**What is expected**:
Each record below needs to be retyped exactly.
*** Study material Section Begins ***
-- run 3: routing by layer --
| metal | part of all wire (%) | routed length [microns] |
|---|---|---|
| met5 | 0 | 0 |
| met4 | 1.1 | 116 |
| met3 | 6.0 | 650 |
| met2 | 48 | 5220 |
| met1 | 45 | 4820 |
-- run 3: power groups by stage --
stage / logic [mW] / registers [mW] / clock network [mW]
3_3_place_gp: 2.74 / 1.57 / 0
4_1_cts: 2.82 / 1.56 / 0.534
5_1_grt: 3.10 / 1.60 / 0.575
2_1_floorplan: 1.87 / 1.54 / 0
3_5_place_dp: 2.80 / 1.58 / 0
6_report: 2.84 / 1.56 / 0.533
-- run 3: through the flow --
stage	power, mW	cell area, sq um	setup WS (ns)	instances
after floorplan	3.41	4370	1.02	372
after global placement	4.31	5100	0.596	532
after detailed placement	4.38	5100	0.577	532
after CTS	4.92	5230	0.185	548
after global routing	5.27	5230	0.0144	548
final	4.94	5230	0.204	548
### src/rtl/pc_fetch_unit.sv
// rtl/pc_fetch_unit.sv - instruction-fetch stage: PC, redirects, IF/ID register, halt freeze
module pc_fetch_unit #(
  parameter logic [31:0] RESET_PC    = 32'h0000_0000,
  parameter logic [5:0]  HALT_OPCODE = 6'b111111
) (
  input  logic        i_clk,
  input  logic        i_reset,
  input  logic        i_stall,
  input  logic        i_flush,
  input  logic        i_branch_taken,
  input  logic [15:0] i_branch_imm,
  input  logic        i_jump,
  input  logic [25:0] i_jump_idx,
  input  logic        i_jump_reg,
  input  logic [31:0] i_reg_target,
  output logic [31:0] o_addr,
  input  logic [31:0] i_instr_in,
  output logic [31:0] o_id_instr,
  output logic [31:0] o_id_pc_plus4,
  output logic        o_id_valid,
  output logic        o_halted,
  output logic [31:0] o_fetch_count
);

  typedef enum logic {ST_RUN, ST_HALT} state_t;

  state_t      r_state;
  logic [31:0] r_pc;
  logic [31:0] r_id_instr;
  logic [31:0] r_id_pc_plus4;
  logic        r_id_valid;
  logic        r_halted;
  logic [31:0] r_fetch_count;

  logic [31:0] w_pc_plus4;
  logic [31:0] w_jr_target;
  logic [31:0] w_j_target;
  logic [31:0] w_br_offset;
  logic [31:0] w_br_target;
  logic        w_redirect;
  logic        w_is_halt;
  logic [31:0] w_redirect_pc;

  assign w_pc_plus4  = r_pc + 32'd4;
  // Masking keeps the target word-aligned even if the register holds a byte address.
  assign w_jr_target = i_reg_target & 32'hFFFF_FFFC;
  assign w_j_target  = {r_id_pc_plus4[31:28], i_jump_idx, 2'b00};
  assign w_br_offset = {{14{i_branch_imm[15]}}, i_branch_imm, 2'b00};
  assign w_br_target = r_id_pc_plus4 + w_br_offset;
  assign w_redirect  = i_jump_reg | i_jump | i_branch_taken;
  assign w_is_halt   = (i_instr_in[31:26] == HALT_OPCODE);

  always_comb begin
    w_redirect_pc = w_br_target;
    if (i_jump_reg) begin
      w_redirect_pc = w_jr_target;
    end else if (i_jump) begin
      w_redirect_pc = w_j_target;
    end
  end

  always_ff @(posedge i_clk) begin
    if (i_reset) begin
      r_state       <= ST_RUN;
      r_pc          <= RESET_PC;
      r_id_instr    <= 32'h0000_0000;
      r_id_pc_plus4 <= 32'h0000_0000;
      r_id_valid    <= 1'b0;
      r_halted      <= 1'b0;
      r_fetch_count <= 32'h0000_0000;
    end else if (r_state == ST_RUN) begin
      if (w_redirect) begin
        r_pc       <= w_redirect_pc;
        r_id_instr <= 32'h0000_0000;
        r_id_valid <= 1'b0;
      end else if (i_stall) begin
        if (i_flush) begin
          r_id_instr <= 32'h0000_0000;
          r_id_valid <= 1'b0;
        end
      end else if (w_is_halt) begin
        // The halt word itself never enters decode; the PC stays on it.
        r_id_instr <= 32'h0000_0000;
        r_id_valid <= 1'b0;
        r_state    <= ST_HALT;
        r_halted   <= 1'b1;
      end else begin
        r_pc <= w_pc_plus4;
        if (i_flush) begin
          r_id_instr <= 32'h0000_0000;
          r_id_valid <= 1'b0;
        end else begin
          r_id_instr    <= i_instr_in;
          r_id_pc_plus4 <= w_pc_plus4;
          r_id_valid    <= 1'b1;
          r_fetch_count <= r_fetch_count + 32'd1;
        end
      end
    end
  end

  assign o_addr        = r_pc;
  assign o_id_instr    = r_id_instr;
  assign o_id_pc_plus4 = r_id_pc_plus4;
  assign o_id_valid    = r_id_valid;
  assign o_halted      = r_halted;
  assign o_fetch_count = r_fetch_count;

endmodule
*** Study material Section Ends ***
**Exercise solution**:
-- run 3: routing by layer --
| metal | part of all wire (%) | routed length [microns] |
|---|---|---|
| met5 | 0 | 0 |
| met4 | 1.1 | 116 |
| met3 | 6.0 | 650 |
| met2 | 48 | 5220 |
| met1 | 45 | 4820 |
-- run 3: power groups by stage --
stage / logic [mW] / registers [mW] / clock network [mW]
3_3_place_gp: 2.74 / 1.57 / 0
4_1_cts: 2.82 / 1.56 / 0.534
5_1_grt: 3.10 / 1.60 / 0.575
2_1_floorplan: 1.87 / 1.54 / 0
3_5_place_dp: 2.80 / 1.58 / 0
6_report: 2.84 / 1.56 / 0.533
-- run 3: through the flow --
stage	power, mW	cell area, sq um	setup WS (ns)	instances
after floorplan	3.41	4370	1.02	372
after global placement	4.31	5100	0.596	532
after detailed placement	4.38	5100	0.577	532
after CTS	4.92	5230	0.185	548
after global routing	5.27	5230	0.0144	548
final	4.94	5230	0.204	548
### src/rtl/pc_fetch_unit.sv
// rtl/pc_fetch_unit.sv - instruction-fetch stage: PC, redirects, IF/ID register, halt freeze
module pc_fetch_unit #(
  parameter logic [31:0] RESET_PC    = 32'h0000_0000,
  parameter logic [5:0]  HALT_OPCODE = 6'b111111
) (
  input  logic        i_clk,
  input  logic        i_reset,
  input  logic        i_stall,
  input  logic        i_flush,
  input  logic        i_branch_taken,
  input  logic [15:0] i_branch_imm,
  input  logic        i_jump,
  input  logic [25:0] i_jump_idx,
  input  logic        i_jump_reg,
  input  logic [31:0] i_reg_target,
  output logic [31:0] o_addr,
  input  logic [31:0] i_instr_in,
  output logic [31:0] o_id_instr,
  output logic [31:0] o_id_pc_plus4,
  output logic        o_id_valid,
  output logic        o_halted,
  output logic [31:0] o_fetch_count
);

  typedef enum logic {ST_RUN, ST_HALT} state_t;

  state_t      r_state;
  logic [31:0] r_pc;
  logic [31:0] r_id_instr;
  logic [31:0] r_id_pc_plus4;
  logic        r_id_valid;
  logic        r_halted;
  logic [31:0] r_fetch_count;

  logic [31:0] w_pc_plus4;
  logic [31:0] w_jr_target;
  logic [31:0] w_j_target;
  logic [31:0] w_br_offset;
  logic [31:0] w_br_target;
  logic        w_redirect;
  logic        w_is_halt;
  logic [31:0] w_redirect_pc;

  assign w_pc_plus4  = r_pc + 32'd4;
  // Masking keeps the target word-aligned even if the register holds a byte address.
  assign w_jr_target = i_reg_target & 32'hFFFF_FFFC;
  assign w_j_target  = {r_id_pc_plus4[31:28], i_jump_idx, 2'b00};
  assign w_br_offset = {{14{i_branch_imm[15]}}, i_branch_imm, 2'b00};
  assign w_br_target = r_id_pc_plus4 + w_br_offset;
  assign w_redirect  = i_jump_reg | i_jump | i_branch_taken;
  assign w_is_halt   = (i_instr_in[31:26] == HALT_OPCODE);

  always_comb begin
    w_redirect_pc = w_br_target;
    if (i_jump_reg) begin
      w_redirect_pc = w_jr_target;
    end else if (i_jump) begin
      w_redirect_pc = w_j_target;
    end
  end

  always_ff @(posedge i_clk) begin
    if (i_reset) begin
      r_state       <= ST_RUN;
      r_pc          <= RESET_PC;
      r_id_instr    <= 32'h0000_0000;
      r_id_pc_plus4 <= 32'h0000_0000;
      r_id_valid    <= 1'b0;
      r_halted      <= 1'b0;
      r_fetch_count <= 32'h0000_0000;
    end else if (r_state == ST_RUN) begin
      if (w_redirect) begin
        r_pc       <= w_redirect_pc;
        r_id_instr <= 32'h0000_0000;
        r_id_valid <= 1'b0;
      end else if (i_stall) begin
        if (i_flush) begin
          r_id_instr <= 32'h0000_0000;
          r_id_valid <= 1'b0;
        end
      end else if (w_is_halt) begin
        // The halt word itself never enters decode; the PC stays on it.
        r_id_instr <= 32'h0000_0000;
        r_id_valid <= 1'b0;
        r_state    <= ST_HALT;
        r_halted   <= 1'b1;
      end else begin
        r_pc <= w_pc_plus4;
        if (i_flush) begin
          r_id_instr <= 32'h0000_0000;
          r_id_valid <= 1'b0;
        end else begin
          r_id_instr    <= i_instr_in;
          r_id_pc_plus4 <= w_pc_plus4;
          r_id_valid    <= 1'b1;
          r_fetch_count <= r_fetch_count + 32'd1;
        end
      end
    end
  end

  assign o_addr        = r_pc;
  assign o_id_instr    = r_id_instr;
  assign o_id_pc_plus4 = r_id_pc_plus4;
  assign o_id_valid    = r_id_valid;
  assign o_halted      = r_halted;
  assign o_fetch_count = r_fetch_count;

endmodule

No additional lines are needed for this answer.